Post aus Wimbledon: Ein wunderbar rundes Gefühl
Bye-bye München, die Leidenschaft ruft - ich fliege wieder nach London zu meiner Zwei-Wochen-Geliebten mit dem betörenden Namen Wimbledon. Es ist die mittlere der drei Jahreszeiten für AZ-Kolumnisten Gunther Beth.
Wieder spüre ich dieses unvergleichliche Kribbeln im Körper - nicht erst, wenn ich mittags die Anlage betrete, sondern schon morgens im Hotel, wenn ich sehe, dass da zum Frühstück gebratene Bücklinge serviert werden und dass die Autos wieder alle auf der falschen Seite fahren. Good old Britain! Nirgendwo sind Spleens und Schrullen so liebenswert wie hier. Und Wimbledon ist natürlich der faszinierendste Schauplatz für den schönsten Sport der Welt. Jedenfalls für mich...
In den Sixties gab es hierzulande im Sport eigentlich nur ein Thema: das „Wembley-Tor“ im WM-Finale Deutschland gegen England. Ich hingegen gehörte zu den paar Perversen, die nicht von Wembley alpträumten, sondern mit einer rauschenden Karriere als Tennisprofi liebäugelten. Aber zum Zeitpunkt jener Sehnsucht hatte diese Branche bei uns leider noch keine große Zukunft. Als 1967 Boris Becker geboren wurde, erreichte ein gewisser Wilhelm Bungert als erster Deutscher nach dem Krieg das Endspiel in Wimbledon - und bekam dafür eine Prämie von 300 Mark. Andre Agassi kassierte 25 Jahre später nach seinem Wimbledon-Sieg eine Million Dollar für zehn Minuten Sonnenbrilletragen...

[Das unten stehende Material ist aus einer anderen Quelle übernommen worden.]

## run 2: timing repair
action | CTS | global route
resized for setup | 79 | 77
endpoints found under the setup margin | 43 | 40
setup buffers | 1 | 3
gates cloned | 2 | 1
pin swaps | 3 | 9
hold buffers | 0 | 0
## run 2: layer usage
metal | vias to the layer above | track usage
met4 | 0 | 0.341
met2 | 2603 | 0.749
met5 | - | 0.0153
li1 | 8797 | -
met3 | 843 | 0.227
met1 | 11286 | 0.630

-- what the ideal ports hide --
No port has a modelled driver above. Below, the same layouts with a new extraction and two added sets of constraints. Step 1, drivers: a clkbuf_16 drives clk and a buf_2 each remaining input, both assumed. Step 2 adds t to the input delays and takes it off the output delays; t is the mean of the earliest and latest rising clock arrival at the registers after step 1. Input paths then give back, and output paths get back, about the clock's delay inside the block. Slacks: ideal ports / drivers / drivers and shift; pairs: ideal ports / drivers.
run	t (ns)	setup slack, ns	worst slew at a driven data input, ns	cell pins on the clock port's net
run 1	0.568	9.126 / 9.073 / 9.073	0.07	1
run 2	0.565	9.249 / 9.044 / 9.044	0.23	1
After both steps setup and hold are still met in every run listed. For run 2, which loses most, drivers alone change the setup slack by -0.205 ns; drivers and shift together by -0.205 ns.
Context: an optimization exercise on an open-source flow, tuned for small area. The choices shown serve that exercise and are no tape-out recipe.
At most, simulation tests tie the RTL to the original design; equivalence was not proved.
Power figures rest on the tool's default switching activity, not on a simulated workload.

P:
==> module blinking, before the edit <==
module blinking (
    input  logic        clk,
    input  logic        reset,
    input  logic        we,           
    input  logic [26:0] tnew,         
    output logic        led
);
    logic        valid;               
    logic [26:0] tq;
    logic [31:0] counter;
    logic        ge;
    assign ge = !valid || (counter[31:5] >= tq);
    always_ff @(posedge clk or posedge reset) begin
        if (reset) valid <= 1'b0;
        else if (we) valid <= 1'b1;
    end
    always_ff @(posedge clk) begin
        if (we) tq <= tnew;
    end
    always_ff @(posedge clk) begin
        if (ge) counter <= 32'd0;
        else    counter <= counter + 32'd1;
    end
    always_ff @(posedge clk or posedge reset) begin
        if (reset)   led <= 1'b0;
        else if (ge) led <= ~led;
    end
endmodule
==> module blinking_led, before the edit <==
module blinking_led
   #(parameter W = 4)
   (
    input  logic clk,
    input  logic reset,
    input  logic cs,
    input  logic read,
    input  logic write,
    input  logic [4:0] addr,
    input  logic [31:0] wr_data,
    output logic [31:0] rd_data,
    output logic [W-1:0] led_out
   );
   logic        we;
   logic [26:0] tnew;
   assign we   = cs && write && (addr[4:2] == 3'd0);
   assign tnew = wr_data[26:0] * 27'd3125;
   assign rd_data = 32'd0;
   genvar i;
   generate
      for (i = 0; i < W; i++) begin : g_led
         blinking led_i (.clk(clk), .reset(reset), .we(we && addr[1:0] == i),
                         .tnew(tnew), .led(led_out[i]));
      end
   endgenerate
endmodule
==> flow/config.mk <==
export PLATFORM = sky130hd
export DESIGN_NAME = blinking_led
export DESIGN_NICKNAME = blinking_led
export VERILOG_FILES = /design/flow/design.v
export SDC_FILE = /design/flow/constraint.sdc
export NUM_CORES = 4
export LEC_CHECK = 0
export CAP_MARGIN = 20
export CORE_MARGIN = 2
export CORE_UTILIZATION = 40
export SLEW_MARGIN = 20
==> flow/constraint.sdc <==
create_clock -name core_clock -period 10.0 [get_ports {clk}]
set_input_delay 2.0000 -clock core_clock [delete_from_list [all_inputs] [get_ports {clk}]]
set_output_delay 2.0000 -clock core_clock [all_outputs]
set_load 0.01 [all_outputs]
run.sh (not shown) runs the stock make flow with config.mk's settings and CLKGATE_MAP_FILE= SYNTH_SCRIPT=/design/flow/synth_recipe.tcl, a recipe that flattens the netlist after the stock synthesis.
Input-level comparison between Q and P:
--- a/flow/design.v
+++ b/flow/design.v
@@ -4,24 +4,38 @@
     input  logic        we,           
     input  logic [26:0] tnew,         
     output logic        led
 );
     logic        valid;               
-    logic [26:0] tq;
+    logic [26:0] tqn;                 
     logic [31:0] counter;
+    logic [31:0] cnext;
+    logic [27:0] cy;                  
+    logic [32:0] k;                   
     logic        ge;
-    assign ge = !valid || (counter[31:5] >= tq);
+    always_comb begin
+        cy[0] = 1'b1;
+        for (int i = 0; i < 27; i++)
+            cy[i+1] = (counter[i+5] & tqn[i]) | (counter[i+5] & cy[i]) | (tqn[i] & cy[i]);
+    end
+    assign ge = !valid || cy[27];
+    always_comb begin
+        k[0] = 1'b1;
+        for (int i = 0; i < 32; i++) begin
+            cnext[i] = (counter[i] ^ k[i]) & !ge;
+            k[i+1]   = k[i] & counter[i];
+        end
+    end
     always_ff @(posedge clk or posedge reset) begin
         if (reset) valid <= 1'b0;
         else if (we) valid <= 1'b1;
     end
     always_ff @(posedge clk) begin
-        if (we) tq <= tnew;
+        if (we) tqn <= ~tnew;
     end
     always_ff @(posedge clk) begin
-        if (ge) counter <= 32'd0;
-        else    counter <= counter + 32'd1;
+        counter <= cnext;
     end
     always_ff @(posedge clk or posedge reset) begin
         if (reset)   led <= 1'b0;
         else if (ge) led <= ~led;
     end
@@ -40,11 +54,25 @@
     output logic [W-1:0] led_out
    );
    logic        we;
    logic [26:0] tnew;
    assign we   = cs && write && (addr[4:2] == 3'd0);
-   assign tnew = wr_data[26:0] * 27'd3125;
+   function automatic logic [26:0] radd(input logic [26:0] a, input logic [26:0] b);
+      logic        c;
+      logic [26:0] s;
+      c = 1'b0;
+      for (int i = 0; i < 27; i++) begin
+         s[i] = a[i] ^ b[i] ^ c;
+         c    = (a[i] & b[i]) | (a[i] & c) | (b[i] & c);
+      end
+      radd = s;
+   endfunction
+   logic [26:0] x5, x3, x195;
+   assign x5   = radd(wr_data[26:0], {wr_data[24:0], 2'b0});
+   assign x3   = radd(wr_data[26:0], {wr_data[25:0], 1'b0});
+   assign x195 = radd(x3, {x3[20:0], 6'b0});
+   assign tnew = radd(x5, {x195[22:0], 4'b0});
    assign rd_data = 32'd0;
    genvar i;
    generate
       for (i = 0; i < W; i++) begin : g_led
          blinking led_i (.clk(clk), .reset(reset), .we(we && addr[1:0] == i),
### Flow results
Q: flow complete, layout not clean; failing: setup timing. P has a lower critical path depth than Q. P → Q: slew at the pin closest to its max-slew limit fell 0.43 ns; global-route usage fell 2.5 points; share of the clock period used by the worst path rose 34 points. Floorplan check, Q vs P: die outline smaller in Q. Note that the total non-filler cell area in the finished layout recorded for Q amounts to 0.825 times the value seen in P. Lower sum of internal, switching and leakage power was reported by Q, not P.


Another version of the RTL of blinking_led (not shown whole).
Size: about 78 I/O pins, about 13000 um2 of cells after synthesis.
==> flow/config.mk <==
export PLATFORM = sky130hd
export DESIGN_NAME = blinking_led
export DESIGN_NICKNAME = blinking_led
export VERILOG_FILES = /design/flow/design.v
export SDC_FILE = /design/flow/constraint.sdc
export NUM_CORES = 4
export LEC_CHECK = 0
export CAP_MARGIN = 20
export CORE_MARGIN = 2
export CORE_UTILIZATION = 40
export SLEW_MARGIN = 20
==> flow/constraint.sdc <==
create_clock -name core_clock -period 10.0 [get_ports {clk}]
set_input_delay 2.0000 -clock core_clock [delete_from_list [all_inputs] [get_ports {clk}]]
set_output_delay 2.0000 -clock core_clock [all_outputs]
set_load 0.01 [all_outputs]
standard.sh (not shown) runs the stock make flow with config.mk's settings and CLKGATE_MAP_FILE= SYNTH_SCRIPT=/design/flow/synth_recipe.tcl, a recipe that flattens the netlist after the stock synthesis.
==> flow/flow/run.sh <==
#!/bin/bash
# Own layout flow: the standard flow with the standard synthesis unchanged, plus
#  - polopt.py: after synthesis, the full adders' polarities are chosen so that fewer
#    inverters sit between them (same logic function, same registers);
#  - the port buffers made of the smallest buffer cell (buf_1) instead of the flow's pick;
#  - tiemerge.tcl: after global placement, one tie cell drives all the constant-0 output
#    ports instead of one tie cell per port;
#  - the clock tree built from clkbuf_16 in clusters of up to 25 sinks, without dummy loads.
# Each tool's output goes to a log file of its own in this folder.
set -euo pipefail
R="$PWD/orfs/results/$FLOW_PLATFORM/blinking_led/base"
ARGS=(
  "BUFFER_PORTS_ARGS=-buffer_cell sky130_fd_sc_hd__buf_1"
  "CTS_ARGS=-sink_clustering_enable -repair_clock_nets -sink_clustering_size 25 -sink_clustering_max_diameter 100 -buf_list sky130_fd_sc_hd__clkbuf_16 -dont_use_dummy_load"
)
bash standard.sh "$R/1_2_yosys.v" > make_synth.log 2>&1
cp "$R/1_2_yosys.v" "$R/1_2_yosys_standard.v"
python3 flow/polopt.py "$R/1_2_yosys_standard.v" "$R/1_2_yosys.v" > polopt.log 2>&1
bash standard.sh "${ARGS[@]}" "$R/3_3_place_gp.odb" > make_place.log 2>&1
TIE_DB="$R/3_3_place_gp.odb" openroad -no_init -exit flow/tiemerge.tcl > tiemerge.log 2>&1
bash standard.sh "${ARGS[@]}" finish > make_finish.log 2>&1
Other scripts of this flow, unchanged in this note and not shown: flow/flow/polopt.py, flow/flow/tiemerge.tcl
Next try:
--- a/flow/design.v
+++ b/flow/design.v
@@ -264,18 +264,22 @@
    logic s203;
    logic c204;
    logic s205;
    logic c206;
    logic q207;
    logic p208;
    logic q209;
    logic p210;
    logic q211;
+   logic p212;
+   logic q213;
+   logic p214;
+   logic q215;
    assign s1 = x[10] ^ x[8];
    assign c2 = x[10] & x[8];
    assign s3 = x[11] ^ x[9] ^ x[7];
    assign c4 = (x[11] & x[9]) | (x[11] & x[7]) | (x[9] & x[7]);
    assign s5 = x[6] ^ x[1];
    assign c6 = x[6] & x[1];
    assign s7 = x[12] ^ x[10] ^ x[8];
    assign c8 = (x[12] & x[10]) | (x[12] & x[8]) | (x[10] & x[8]);
    assign s9 = x[7] ^ x[2] ^ x[1];
@@ -458,39 +462,45 @@
    assign c186 = (s135 & c134) | (s135 & c184) | (c134 & c184);
    assign s187 = s137 ^ c136 ^ c186;
    assign c188 = (s137 & c136) | (s137 & c186) | (c136 & c186);
    assign s189 = s139 ^ c138 ^ c188;
    assign c190 = (s139 & c138) | (s139 & c188) | (c138 & c188);
    assign s191 = s141 ^ c140 ^ c190;
    assign c192 = (s141 & c140) | (s141 & c190) | (c140 & c190);
    assign s193 = s143 ^ c142 ^ c192;
    assign c194 = (s143 & c142) | (s143 & c192) | (c142 & c192);
-   assign s195 = s145 ^ c144 ^ c194;
-   assign c196 = (s145 & c144) | (s145 & c194) | (c144 & c194);
+   assign s195 = s145 ^ c144;
+   assign c196 = s145 & c144;
    assign s197 = s147 ^ c146 ^ c196;
    assign c198 = (s147 & c146) | (s147 & c196) | (c146 & c196);
-   assign s199 = s149 ^ c148;
-   assign c200 = s149 & c148;
+   assign s199 = s149 ^ c148 ^ c198;
+   assign c200 = (s149 & c148) | (s149 & c198) | (c148 & c198);
    assign s201 = s151 ^ c150 ^ c200;
    assign c202 = (s151 & c150) | (s151 & c200) | (c150 & c200);
    assign s203 = s153 ^ c152 ^ c202;
    assign c204 = (s153 & c152) | (s153 & c202) | (c152 & c202);
    assign s205 = s155 ^ c154 ^ c204;
    assign c206 = (s155 & c154) | (s155 & c204) | (c154 & c204);
-   assign y[23] = s199 ^ c198;
-   assign q207 = c198 & s199;
-   assign y[24] = s201 ^ q207;
-   assign p208 = s199 & s201;
-   assign q209 = c198 & p208;
-   assign y[25] = s203 ^ q209;
-   assign p210 = p208 & s203;
-   assign q211 = c198 & p210;
-   assign y[26] = s205 ^ q211;
+   assign y[21] = s195 ^ c194;
+   assign q207 = c194 & s195;
+   assign y[22] = s197 ^ q207;
+   assign p208 = s195 & s197;
+   assign q209 = c194 & p208;
+   assign y[23] = s199 ^ q209;
+   assign p210 = p208 & s199;
+   assign q211 = c194 & p210;
+   assign y[24] = s201 ^ q211;
+   assign p212 = p210 & s201;
+   assign q213 = c194 & p212;
+   assign y[25] = s203 ^ q213;
+   assign p214 = p212 & s203;
+   assign q215 = c194 & p214;
+   assign y[26] = s205 ^ q215;
    assign y[0] = x[0];
    assign y[1] = x[1];
    assign y[2] = s157;
    assign y[3] = s159;
    assign y[4] = s161;
    assign y[5] = s163;
    assign y[6] = s165;
    assign y[7] = s167;
    assign y[8] = s169;
@@ -500,20 +510,18 @@
    assign y[12] = s177;
    assign y[13] = s179;
    assign y[14] = s181;
    assign y[15] = s183;
    assign y[16] = s185;
    assign y[17] = s187;
    assign y[18] = s189;
    assign y[19] = s191;
    assign y[20] = s193;
-   assign y[21] = s195;
-   assign y[22] = s197;
    assign rd_data = 32'd0;
    genvar i;
    generate
       for (i = 0; i < W; i++) begin : g_led
          blinking led_i (.clk(clk), .reset(reset), .we(we && addr[1:0] == i),
                          .tnew(tnew), .led(led_out[i]));
       end
    endgenerate
 endmodule
Routed wire length is lower by a few percent; sequential cell count is unchanged; final area drops by a few percent; die area is lower by a few percent; non-clock buffer count came out lower by 2; utilization is lower by 0.23 points; clock skew increases by 0.0041 ns; global-route usage shrinks by 0.34 points; count of clock-buffer cells in the layout is lower by 1; synthesized cell count fell by a few percent; register-to-register slack improves by 0.07 ns; via count is lower by a few percent; sequential share of layout area grows by 1.8 points.
The RTL of the first run of this note was laid out without a check of its function.

## static timing again, ports no longer ideal
The flow's constraints put no driver on any port. The routed layouts listed below were extracted and timed again, unchanged, in two steps.
Step 1 (the two cells are an assumption about what drives the block):
set clk [get_ports {clk}]
set_driving_cell -lib_cell sky130_fd_sc_hd__clkbuf_16 $clk
set_driving_cell -lib_cell sky130_fd_sc_hd__buf_2 [delete_from_list [all_inputs] $clk]
Step 2 adds t to the input delays and takes it off the output delays; t is the mean of the earliest and latest rising clock arrival at the registers after step 1. Input paths then give back, and output paths get back, about the clock's delay inside the block.
Three values: no drivers, after step 1, after step 2; two values: the first two.
run | t (ns) | setup slack, ns | hold WS [ns] | worst register clock-pin slew, ns | worst data-port slew with drivers (ns)
P | 0.573 | 2.714 / 2.733 / 2.159 | 0.451 / 0.451 / 0.451 | 0.06 / 0.06 | 0.04
Q | 0.568 | -0.676 / -0.679 / -1.246 | 0.420 / 0.420 / 0.420 | 0.06 / 0.06 | 0.05
the first run of note 2 | 0.518 | 0.247 / 0.276 / -0.242 | 0.425 / 0.425 / 0.425 | 0.10 / 0.10 | 0.03
the second run of note 2 | 0.512 | 0.323 / 0.349 / -0.163 | 0.422 / 0.422 / 0.422 | 0.10 / 0.10 | 0.04
Met with ideal ports but missed after step 2: setup timing in the first run of note 2 and the second run of note 2. The setup slack of Q, which loses most, moves by -0.003 ns with the drivers and by -0.570 ns with both steps.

Bei mir beschränkte sich die Realität in Hamburg auf eine LTSV-Vereinsmeisterschaft im Junioren-Doppel (mit meinem exorbitanten Partner Günter Reinhard) und die schönsten Jahre meiner Jugend, wobei nur die Schule störend in mein Spieler-Leben eingriff. Mit 17 warf ich das Handtuch.
„Spielen“ jedoch wollte ich auch nach der Schule in jedem Fall - und so wurde ich Schauspieler. Später begann ich dann noch mit Schreiben: Romane, Reportagen, Drehbücher. Mein „Centre Court“ ist allerdings das Boulevard-Theater, das ich seit vielen Jahren regelmäßig „bestücke“, entweder im Alleingang oder mit wechselnden Co-Autoren, vor allem aber im Duett mit meiner Frau und Kollegin Barbara Capell.
Die drei Jahreszeiten
Wimbledon jedoch bestimmte und bestimmt nach wie vor meinen „inneren Kalender“: Es gibt für mich immer die drei Jahreszeiten „Vor Wimbledon“, „Wimbledon“ und „Nach Wimbledon“. Bei den Fernsehübertragungen bekam ich regelmäßig Herzjagen und kalte Hände - und den heißen Wunsch, selbst einmal live dabei zu sein. „Sehnsucht ist alles, Erfüllung ist nichts“ meinte ja Altmeister Johann Wolfgang von Goethe, aber der war bekanntlich nie in Wimbledon. Ich erlebte es 1991 - und hatte das wunderbare Gefühl, endlich „angekommen“ zu sein.
Um mir diese Ankunft gebührend feierlich zu gestalten, gaben sich meine Landsleute besonders Mühe - und so hieß das Herrenfinale Michael Stich gegen Boris Becker - bei den Damen siegte Steffi Graf und bei den Juniorinnen Barbara Rittner. Seitdem pilgere ich Jahr für Jahr zum „Heiligen Rasen“ und habe mir geschworen, da kommt nichts mehr dazwischen. Ich habe mir selber Wort gehalten, aber damit nicht genug: Anno 2004 kam dann die AZ dazwischen und ließ mich meine eigene Wimbledon-Kolumne schreiben - nun schon im sechsten Jahr. Und so genieße ich Sommer für Sommer das wunderbar runde Gefühl, wenn sich im Leben ein schöner Kreis schließt.
Gunther Beth, Kömödien-Schauspieler und Autor ("Der Neurosenkavalier", und "Trau keinem über 60"), lebt in München. Seit 2004 ist er Wimbledon-Kolumnist der AZ.